→ ENTRIES PROVIDED:
## config.mk

```make
export PLATFORM = sky130hd
export DESIGN_NAME = boot_loader
export DESIGN_NICKNAME = d
export VERILOG_FILES = /design/src/rtl/boot_pkg.sv /design/src/rtl/boot_seq.sv /design/src/rtl/boot_regfile.sv /design/src/rtl/boot_rst_timer.sv /design/src/rtl/boot_loader.sv
export SDC_FILE = /design/constraint.sdc
export NUM_CORES = 2
export LEC_CHECK = 0
export ABC_AREA = 0
export BUFFER_PORTS_ARGS = -buffer_cell sky130_fd_sc_hd__buf_4
export CAP_MARGIN = 20
export CORE_MARGIN = 4
export CORE_UTILIZATION = 55
export CTS_CLUSTER_SIZE = 20
export DETAILED_ROUTE_END_ITERATION = 7
export PLACE_DENSITY_LB_ADDON = 0.2
export SYNTH_ARGS = -nofsm -noshare
export SYNTH_HDL_FRONTEND = slang
export SYNTH_SLANG_ARGS = --single-unit
```

## constraint.sdc

```tcl
create_clock -name clk_i -period 5.3 [get_ports clk_i]
set_input_delay 0 -clock clk_i [delete_from_list [all_inputs] [get_ports clk_i]]
set_output_delay 0 -clock clk_i [all_outputs]
set_load 0.03 [all_outputs]
```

→ EXERCISE DESCRIPTION: Everything in the material above should be output exactly.

→ RESULT FOR THIS TASK:
## config.mk

```make
export PLATFORM = sky130hd
export DESIGN_NAME = boot_loader
export DESIGN_NICKNAME = d
export VERILOG_FILES = /design/src/rtl/boot_pkg.sv /design/src/rtl/boot_seq.sv /design/src/rtl/boot_regfile.sv /design/src/rtl/boot_rst_timer.sv /design/src/rtl/boot_loader.sv
export SDC_FILE = /design/constraint.sdc
export NUM_CORES = 2
export LEC_CHECK = 0
export ABC_AREA = 0
export BUFFER_PORTS_ARGS = -buffer_cell sky130_fd_sc_hd__buf_4
export CAP_MARGIN = 20
export CORE_MARGIN = 4
export CORE_UTILIZATION = 55
export CTS_CLUSTER_SIZE = 20
export DETAILED_ROUTE_END_ITERATION = 7
export PLACE_DENSITY_LB_ADDON = 0.2
export SYNTH_ARGS = -nofsm -noshare
export SYNTH_HDL_FRONTEND = slang
export SYNTH_SLANG_ARGS = --single-unit
```

## constraint.sdc

```tcl
create_clock -name clk_i -period 5.3 [get_ports clk_i]
set_input_delay 0 -clock clk_i [delete_from_list [all_inputs] [get_ports clk_i]]
set_output_delay 0 -clock clk_i [all_outputs]
set_load 0.03 [all_outputs]
```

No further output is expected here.